All thoughts of safety and self preservation left her. She wanted the Jackal’s head on a pike and if there was any justice in this world, she would have it. She could mount it on her wall above the dinner table and she and her dad could laugh about how silly the stupid man had been, thinking he could take her. She wanted to kill him and without hesitation she ran at him, knife raised, an animal snarl vibrating bass in her chest. She didn’t see the Jackal remove something from his pocket, a black tool fitting into his hand perfectly. If she did, she would’ve been alarmed and maybe even stalled her flight to gut him. She did halt, somewhat, maybe the atavistic, primitive part of her brain alerting her to danger made her pause when he moved towards her and not away. It wasn’t a knife he held. It was something else. Her knife reached him first. It slit a tear along his right arm and dug a furrow in his flesh. Then the tool he held hit her in the chest and she heard a clicking noise, like a breaker in a fuse box and pain infused her, invaded her. It stalled her muscles, tore into them with hot current and her legs failed her as she collapsed at the Jackal’s feet. A Taser. The fucking bastard brought a Taser. The knife fell from her hand and clattered out of reach.

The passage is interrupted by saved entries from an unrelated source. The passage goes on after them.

### src/rtl/memory_access_pkg.sv
// Shared constants, state encoding and access-legality helper for the memory stage.
package memory_access_pkg;

    localparam int unsigned DATA_W = 32;
    localparam int unsigned BYTES  = DATA_W / 8;

    localparam logic [2:0] SZ_B  = 3'd0;
    localparam logic [2:0] SZ_H  = 3'd1;
    localparam logic [2:0] SZ_W  = 3'd2;
    localparam logic [2:0] SZ_BU = 3'd4;
    localparam logic [2:0] SZ_HU = 3'd5;

    typedef enum logic {
        IDLE = 1'b0,
        BUSY = 1'b1
    } state_e;

    // Illegal size for the access direction, misalignment, or both enables at once.
    function automatic logic access_fault(input logic wr, input logic rd,
                                          input logic [2:0] size, input logic [1:0] off);
        logic bad;
        bad = wr & rd;
        case (size)
            SZ_B:    bad = bad;
            SZ_H:    bad = bad | off[0];
            SZ_W:    bad = bad | (|off);
            SZ_BU:   bad = bad | wr;
            SZ_HU:   bad = bad | wr | off[0];
            default: bad = 1'b1;
        endcase
        return bad;
    endfunction

endpackage

### src/rtl/memory_access_load_align.sv
// Selects the addressed byte/halfword lane of a load word and extends it to WIDTH.
module load_align
    import memory_access_pkg::*;
#(
    parameter int unsigned WIDTH = DATA_W
) (
    input  logic [WIDTH-1:0] i_rdata,
    input  logic [1:0]       i_off,
    input  logic [2:0]       i_size,
    output logic [WIDTH-1:0] o_data
);

    logic [7:0]  byte_v;
    logic [15:0] half_v;

    always_comb begin
        byte_v = i_rdata[{i_off, 3'b000} +: 8];
        half_v = i_off[1] ? i_rdata[16 +: 16] : i_rdata[0 +: 16];
        case (i_size)
            SZ_B:    o_data = {{(WIDTH-8){byte_v[7]}}, byte_v};
            SZ_H:    o_data = {{(WIDTH-16){half_v[15]}}, half_v};
            SZ_BU:   o_data = {{(WIDTH-8){1'b0}}, byte_v};
            SZ_HU:   o_data = {{(WIDTH-16){1'b0}}, half_v};
            default: o_data = i_rdata;
        endcase
    end

endmodule

### src/rtl/memory_access.sv
// Memory pipeline stage: single-outstanding req/ack data port, store packing,
// load alignment and registered write-back outputs.
module memory_access
    import memory_access_pkg::*;
#(
    parameter int unsigned WIDTH = DATA_W
) (
    input  logic             clk,
    input  logic             reset,
    input  logic [WIDTH-1:0] i_rd,
    input  logic [WIDTH-1:0] i_rd_sel,
    input  logic             i_mem_wr_en,
    input  logic             i_mem_rd_en,
    input  logic [WIDTH-1:0] i_mem_wr_data,
    input  logic [2:0]       i_mem_rw_size,
    output logic             o_halt,
    output logic             dmem_req,
    output logic             dmem_we,
    output logic [WIDTH-1:0] dmem_addr,
    output logic [WIDTH-1:0] dmem_wdata,
    output logic [3:0]       dmem_wstrb,
    input  logic             dmem_ack,
    input  logic [WIDTH-1:0] dmem_rdata,
    output logic [WIDTH-1:0] o_rd,
    output logic [WIDTH-1:0] o_rd_sel,
    output logic             o_fault
);

    state_e           state_q, state_d;
    logic             req_q, req_d, we_q, we_d, fault_q, fault_d;
    logic [WIDTH-1:0] addr_q, addr_d, wdata_q, wdata_d;
    logic [3:0]       wstrb_q, wstrb_d;
    logic [1:0]       off_q, off_d;
    logic [2:0]       size_q, size_d;
    logic [WIDTH-1:0] lat_sel_q, lat_sel_d, rd_q, rd_d, rd_sel_q, rd_sel_d;

    logic             mem_en, bad;
    logic [WIDTH-1:0] pack_wdata, ld_data;
    logic [3:0]       pack_wstrb;

    assign mem_en = i_mem_wr_en | i_mem_rd_en;
    assign bad    = mem_en & access_fault(i_mem_wr_en, i_mem_rd_en, i_mem_rw_size, i_rd[1:0]);

    // Gated by reset so a held request cannot stall execute while the stage is in reset.
    assign o_halt = reset & ((state_q == IDLE) ? (mem_en & ~bad) : ~dmem_ack);

    always_comb begin
        case (i_mem_rw_size)
            SZ_B: begin
                pack_wdata = {BYTES{i_mem_wr_data[7:0]}};
                pack_wstrb = 4'b0001 << i_rd[1:0];
            end
            SZ_H: begin
                pack_wdata = {(BYTES/2){i_mem_wr_data[15:0]}};
                pack_wstrb = i_rd[1] ? 4'b1100 : 4'b0011;
            end
            default: begin
                pack_wdata = i_mem_wr_data;
                pack_wstrb = 4'b1111;
            end
        endcase
    end

    load_align #(.WIDTH(WIDTH)) u_load_align (
        .i_rdata (dmem_rdata),
        .i_off   (off_q),
        .i_size  (size_q),
        .o_data  (ld_data)
    );

    always_comb begin
        state_d   = state_q;
        req_d     = req_q;
        we_d      = we_q;
        addr_d    = addr_q;
        wdata_d   = wdata_q;
        wstrb_d   = wstrb_q;
        off_d     = off_q;
        size_d    = size_q;
        lat_sel_d = lat_sel_q;
        rd_d      = rd_q;
        rd_sel_d  = rd_sel_q;
        fault_d   = 1'b0;
        case (state_q)
            IDLE: begin
                if (!mem_en) begin
                    rd_d     = i_rd;
                    rd_sel_d = i_rd_sel;
                end else if (bad) begin
                    fault_d  = 1'b1;
                    rd_d     = '0;
                    rd_sel_d = '0;
                end else begin
                    state_d   = BUSY;
                    req_d     = 1'b1;
                    we_d      = i_mem_wr_en;
                    addr_d    = {i_rd[WIDTH-1:2], 2'b00};
                    wdata_d   = pack_wdata;
                    wstrb_d   = i_mem_wr_en ? pack_wstrb : '0;
                    off_d     = i_rd[1:0];
                    size_d    = i_mem_rw_size;
                    lat_sel_d = i_rd_sel;
                    rd_sel_d  = '0;
                end
            end
            BUSY: begin
                if (dmem_ack) begin
                    state_d  = IDLE;
                    req_d    = 1'b0;
                    rd_d     = we_q ? '0 : ld_data;
                    rd_sel_d = we_q ? '0 : lat_sel_q;
                end else begin
                    rd_sel_d = '0;
                end
            end
            default: state_d = IDLE;
        endcase
    end

    always_ff @(posedge clk or negedge reset) begin
        if (!reset) begin
            state_q   <= IDLE;
            req_q     <= 1'b0;
            we_q      <= 1'b0;
            addr_q    <= '0;
            wdata_q   <= '0;
            wstrb_q   <= '0;
            off_q     <= '0;
            size_q    <= '0;
            lat_sel_q <= '0;
            rd_q      <= '0;
            rd_sel_q  <= '0;
            fault_q   <= 1'b0;
        end else begin
            state_q   <= state_d;
            req_q     <= req_d;
            we_q      <= we_d;
            addr_q    <= addr_d;
            wdata_q   <= wdata_d;
            wstrb_q   <= wstrb_d;
            off_q     <= off_d;
            size_q    <= size_d;
            lat_sel_q <= lat_sel_d;
            rd_q      <= rd_d;
            rd_sel_q  <= rd_sel_d;
            fault_q   <= fault_d;
        end
    end

    assign dmem_req   = req_q;
    assign dmem_we    = we_q;
    assign dmem_addr  = addr_q;
    assign dmem_wdata = wdata_q;
    assign dmem_wstrb = wstrb_q;
    assign o_rd       = rd_q;
    assign o_rd_sel   = rd_sel_q;
    assign o_fault    = fault_q;

endmodule

### config.mk
export PLATFORM = sky130hd
export DESIGN_NAME = memory_access
export DESIGN_NICKNAME = d
export VERILOG_FILES = /design/src/rtl/memory_access_pkg.sv /design/src/rtl/memory_access_load_align.sv /design/src/rtl/memory_access.sv
export SDC_FILE = /design/constraint.sdc
export NUM_CORES = 1
export LEC_CHECK = 0
export BUFFER_PORTS_ARGS = -buffer_cell sky130_fd_sc_hd__buf_4
export CAP_MARGIN = 40
export CORE_UTILIZATION = 42
export CTS_BUF_LIST = sky130_fd_sc_hd__clkbuf_4 sky130_fd_sc_hd__clkbuf_8
export CTS_CLUSTER_SIZE = 16
export DETAILED_ROUTE_END_ITERATION = 6
export GPL_ROUTABILITY_DRIVEN = 0
export PLACE_DENSITY = 0.69
export SYNTH_ARGS = -nofsm -noshare
export SYNTH_HDL_FRONTEND = slang
export SYNTH_SLANG_ARGS = --single-unit
### constraint.sdc
create_clock -name clk -period 4.15 [get_ports clk]
set_input_delay 0.83 -clock clk [delete_from_list [all_inputs] [get_ports clk]]
set_output_delay 0.83 -clock clk [all_outputs]
set_load 0.02 [all_outputs]
==> results of run 1 <==
-- path summary, 6_finish.rpt --
| check | start | end | slack [ns] | cells after the start |
|---|---|---|---|---|
| max in group asynchronous | reset | o_rd_sel[24] | 2.51 | 3 |
| worst max register to register | state_q | dmem_addr[6] | 1.81 | 5 |
| worst min-delay path | reset | dmem_wdata[24] | 0.25 | 1 |
| worst min register to register | lat_sel_q[2] | o_rd_sel[2] | 0.49 | 1 |
| min in group clk | lat_sel_q[2] | o_rd_sel[2] | 0.49 | 1 |
| worst max-delay path | i_mem_rw_size[1] | o_halt | 1.31 | 5 |
-- where the power goes --
group	total [uW]	internal, uW	switching (uW)
Sequential	2300	2060	236
Clock	1390	750	641
Combinational	1770	808	964
Total	5460	3620	1840
-- cell families (layout without fill, tap and decap cells) --
family	count (synthesis)	after routing	synth area share
compound gates	167	167	0.154
other cells	1	2	0.000500
simple gates	131	131	0.0791
mux	107	107	0.157
buf+inv	61	327	0.0384
flops	171	171	0.571
-- cell type report --
class                   count  area, sq um
well taps                 225          282
clock buffers              18          248
clock inverters            14          230
repair buffers            285         2180
fillers                  1500         7130
multi-input cells         407         2970
flip-flops and latches    171         4280
inverters                  10         37.5
-- placed cells by master (no fill, tap or decap), types with 2 or more instances in the layout --
cell type  instances
inv_1             10
nor2_1            46
nor3b_1           11
bufinv_16          5
nor2b_1            8
a32oi_1            4
nand2b_1           2
nand2_1           56
a21oi_1            5
inv_6              6
dfrtp_1          171
clkbuf_8          18
a22o_1            32
o21ai_0           33
mux2_2            41
buf_16             2
a31oi_1           31
o211ai_1           4
o21ai_1           23
buf_4            281
mux2i_1           31
mux2_1            34
and2_1             2
a22oi_1           17
conb_1             2
a2bb2oi_1          3
o2111ai_1          8
-- routing by layer --
| layer | GRT usage | up-vias | routed length [um] |
|---|---|---|---|
| li1 | - | 2808 | - |
| met1 | 0.296 | 2959 | 8530 |
| met2 | 0.394 | 265 | 10200 |
| met3 | 0.0741 | 31 | 1980 |
| met4 | 0.0843 | 0 | 478 |
| met5 | 0 | - | 0 |
-- flip-flops by register name (all words and copies together), names as in the netlist, 2 cells and up --
signal,count
dmem_wdata,32
lat_sel_q,32
o_rd,32
o_rd_sel,32
dmem_addr,30
dmem_wstrb,4
size_q,3
off_q,2
-- per-stage QoR --
step	utilization	setup WS, ns	hold WS [ns]	cells
2_1_floorplan	-	1.39	0.461	639
3_3_place_gp	0.558	0.776	0.461	1095
3_5_place_dp	0.562	1.19	0.470	1098
4_1_cts	0.589	1.27	0.225	1130
5_1_grt	0.589	1.27	0.221	1130
6_report	0.589	1.31	0.246	1130
==> impl_metrics.ini, run 1 <==
[routing]
wire_per_inst_um = 18.7
drcViolationCount = 0
drt_iter0_drc = 295
viasPerCell = 5.37
antenna_left = 0
route.vias.total = 6063
first_pass_iters = 5
drt-total-wl_mm = 21.2

[synthesis]
async_flop_share = 1.00
synthTopCellsByCount = dfrtp_1, nand2_1, nor2_1, mux2_2, mux2_1
ys_ff_latch = 171
avgSynthCellArea_sq_um = 11.8
netlist_instances = 638
synth_most_common_cell = dfrtp_1
ys_seq_area_frac = 0.571
synth_area_leaders = dfrtp_1, mux2_2, mux2_1, mux2i_1, a22o_1
syn_area_sq_um = 7500
synth_edf_count = 0
synthFlopType = dfrtp_1
synth.largest_area_cell = dfrtp_1
yosysWarnings = 0
synth.top_cell.area_share = 0.571
synth_cell_types = 40

[flow_run]
maxCapViolCount = 0

[worst_setup_path]
crit_chain = buf_4 > o21ai_1 > a41oi_4 > nor2b_1 > buf_4
cp-start-kind = input pin
arrival_ns = 2.01
worstSetupPathType = in2out
cp-end-kind = output pin
crit_family = compound AO/OA/AOI/OAI gates
crit_top_cell = buf_4
path_max_fanout = 5
cp.required_ns = 3.32
path_buf_inv = 2
cpMaxStageDelayCell = o21ai_1
critPathMaxStageDelay_ns = 0.37

[global_routing]
grt_pass1_vias = 6121
grt_pass1_wl_mm = 33.3
grt_max_degree = 66
grt_usage = 0.240
antenna_found_initial = 0
grt-ovfl-total = 0

[clocking]
cts_hold_buf = 0
path_clk_slew_ns = 0.10
clockBufferDepth = 2
cts_root_buffer = clkbuf_8
clk_latency_ns = 0.45
cts_resized = 0
htreeDepth = 4
clkSinkCount = 171
cts_tree = built
cts_setup_buffers = 0
cts_buffers = 17

[power_and_ir_drop]
p_per_area_nw_per_um2 = 534
p_leak_uw = 0.00489
power.total_uw = 5460
ir_worst_vdd_mv = 0.260

[floorplanning]
dieWidth_um = 136
std_cell_rows = 48
die_area_sq_um = 18400
die_h_um = 136
coreArea_sq_um = 17400
start_util = 0.432
io_pins = 272

[placement]
portBuffers = 269
dpl_cell_area_sq_um = 9750
dpl.hpwl_mm = 15.6

[timing]
finalSetupTns_ns = 0
maxSlewViolCount = 0
grt_setup_unrepaired = false
fin_crit_ns = 2.84
period_share = 0.685
hold_violations = 0
slew_headroom = 0.456
finalSetupViolCount = 0
max_freq_mhz = 352
finClkSkew_ns = 0.0142
worst_slew_pin_slew_ns = 0.811

[finish]
finalNetCount = 1028
diodes = 0
drive_above_1_share = 0.407
post-route-cell-area_sq_um = 10200
area_delta_synth_final_pct = 36.4

[run_status]
status = finished, final reports clean

[hold_path]
hp-class = in2async
No activity file was read; power rests on OpenSTA's default activity.
==> inputs of run 2 (changes only) <==
PLACE_DENSITY = 0.72   (was 0.69)
clock period = 2.3 ns   (was 4.15 ns; I/O delays follow)
==> impl_metrics.ini, run 2 (same netlist as run 1, synthesis figures left out) <==
[run_status]
status = finished, final reports clean

[routing]
first_pass_iters = 6
route.vias.total = 6066
drcViolationCount = 0
wire_per_inst_um = 19.2
antenna_left = 0
drt_iter0_drc = 453
drt-total-wl_mm = 21.6
viasPerCell = 5.38

[worst_setup_path]
crit_family = compound AO/OA/AOI/OAI gates
reg2reg_depth = 5
reg2reg_setup_slack_ns = 0.31
r2r_start = off_q[1]
cp-start-kind = flip-flop
cp-end-kind = output pin
worstSetupPathType = reg2out
cp-startpoint = state_q
timing.rr.end = o_rd[22]
cp.required_ns = 1.84
critPathMaxStageDelay_ns = 0.47
endpoint = o_halt
path_buf_inv = 1
cpMaxStageDelayCell = dfrtp_1
critical_path_depth = 4
path_max_fanout = 6
arrival_ns = 1.73
crit_chain = o21ba_2 > a41oi_4 > nor2b_1 > buf_4

[global_routing]
grt_usage = 0.238
grt-busiest-layer = met2
antenna_found_initial = 0
grt_pass1_wl_mm = 33.3
grtUsageMet3 = 0.0812
grt_pass1_vias = 6145
grtUsageMet2 = 0.396
grt_use_met1 = 0.287
grt-ovfl-total = 0
grt_max_degree = 120

[finish]
diodes = 0
layout_commonest_cell = buf_4
nFillCells = 1520
finalNetCount = 1027
drive_above_1_share = 0.405
area_delta_synth_final_pct = 35.1
layout_common_cells = buf_4, dfrtp_1, nand2_1
fin_cells = 1127

[timing]
max_freq_mhz = 456
maxSlewViolCount = 0
finalSetupTns_ns = 0
fin_crit_ns = 2.19
hold_violations = 0
holdWs_ns = 0.0679
worst_slew_pin_slew_ns = 0.700
period_share = 0.953
grt_setup_unrepaired = false
finalSetupViolCount = 0
finClkSkew_ns = 0.0184
slew_headroom = 0.533

[floorplanning]
coreArea_sq_um = 17400
die_h_um = 136
io_pins = 272
std_cell_rows = 48
die_area_sq_um = 18400
dieWidth_um = 136
start_util = 0.432

[hold_path]
hp-class = in2async

[clocking]
cts_resized = 0
cts_root_buffer = clkbuf_8
htreeDepth = 4
cts_buffers = 17
clk_latency_ns = 0.45
cts_hold_buf = 0
path_clk_slew_ns = 0.09
clockBufferDepth = 2
cts_setup_buffers = 0
cts_tree = built
clkSinkCount = 171

[power_and_ir_drop]
p_leak_uw = 0.00483
p_per_area_nw_per_um2 = 937
ir_worst_vdd_mv = 0.487

[placement]
portBuffers = 269
dp_cells = 1097
dpl.hpwl_mm = 15.6

[flow_run]
maxCapViolCount = 0
[run 2: changes by cell type in the layout (fill, tap and decap cells not counted)]
cell / delta
clkinv_2: +3
buf_2: -1
buf_4: -2
clkbuf_8: -1
bufinv_16: -3
buf_12: +4
inv_6: -3
clkinvlp_4: +2
buf_16: -2
[run 2: how the worst min path moves through the flow]
| stage | from | endpoint | slack [ns] | depth (start not counted) |
|---|---|---|---|---|
| global route | reset | o_rd[14] | 0.11 | 2 |
| detailed placement | dmem_wdata[30] | dmem_wdata[30] | 0.47 | 2 |
| CTS | reset | o_rd_sel[20] | 0.15 | 2 |
| finish | reset | o_rd[14] | 0.07 | 2 |
| floorplan | reset | dmem_addr[10] | 0.16 | 0 |
| global placement | lat_sel_q[0] | o_rd_sel[0] | 0.46 | 1 |
[run 2: metrics by stage]
stage                     setup slack, ns  total power (uW)  utilization  cell area (sq um)
after CTS                          0.0763              9580        0.584              10100
after global placement              0.334              7380        0.562               9750
final                               0.107              9490        0.584              10100
after global routing               0.0278             10000        0.584              10100
after floorplan                     0.280              5920            -               7500
after detailed placement            0.252              7470        0.562               9750
[run 2: worst register-to-register path, delay by kind of cell (launching register included)]
family,cells,cell delay [ns]
flops,1,0.39
compound gates,2,0.63
mux,1,0.37
simple gates,1,0.12
buf+inv,1,0.33
[run 2: cell type report]
class	instances	area [sq um]	area share
Timing Repair Buffer	284	2190	0.216
Clock buffer	17	234	0.0231
Multi-Input combinational cell	407	2970	0.293
Tap cell	225	282	0.0278
Inverter	10	37.5	0.00371
Clock inverter	13	144	0.0142
Sequential cell	171	4280	0.422
[run 2: layer usage]
layer | part of all wire | up-vias
met2 | 0.49 | 277
met3 | 0.10 | 27
li1 | - | 2804
met4 | 0.019 | 0
met1 | 0.39 | 2958
met5 | 0 | -
[run 2: where the power goes]
part | switching, uW | internal (uW) | total [uW]
Combinational | 1780 | 1470 | 3250
Clock | 1140 | 965 | 2100
Sequential | 421 | 3730 | 4150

In practiced movements, the Jackal turned her over, held her wrists together and secured them together with a zip-tie. He moved down to her feet and sat on her legs. Her body began to respond to her comm
ands again yet felt clumsy and disconnected. She tried to separate her feet and his weight settled on her hard, crushing her knees against the hard floor. The ties secured her ankles together causing the bones to grind together. Once done, he stood pushed her over onto her side using his foot. He knelt and his knees cracked as lowered himself to her level. Trussed up with ease, it brought back the first time with the Gorilla in the back of the van when his weight had crushed her and she learned what helplessness meant.
She groaned, “Not again.”
She craned her head up. The shadows of his eyes studied her. He ruffled her hair like you would a kid after they scored a goal or did well on a test. His heavy breathing echoed in the mask. God, she fucking hated him!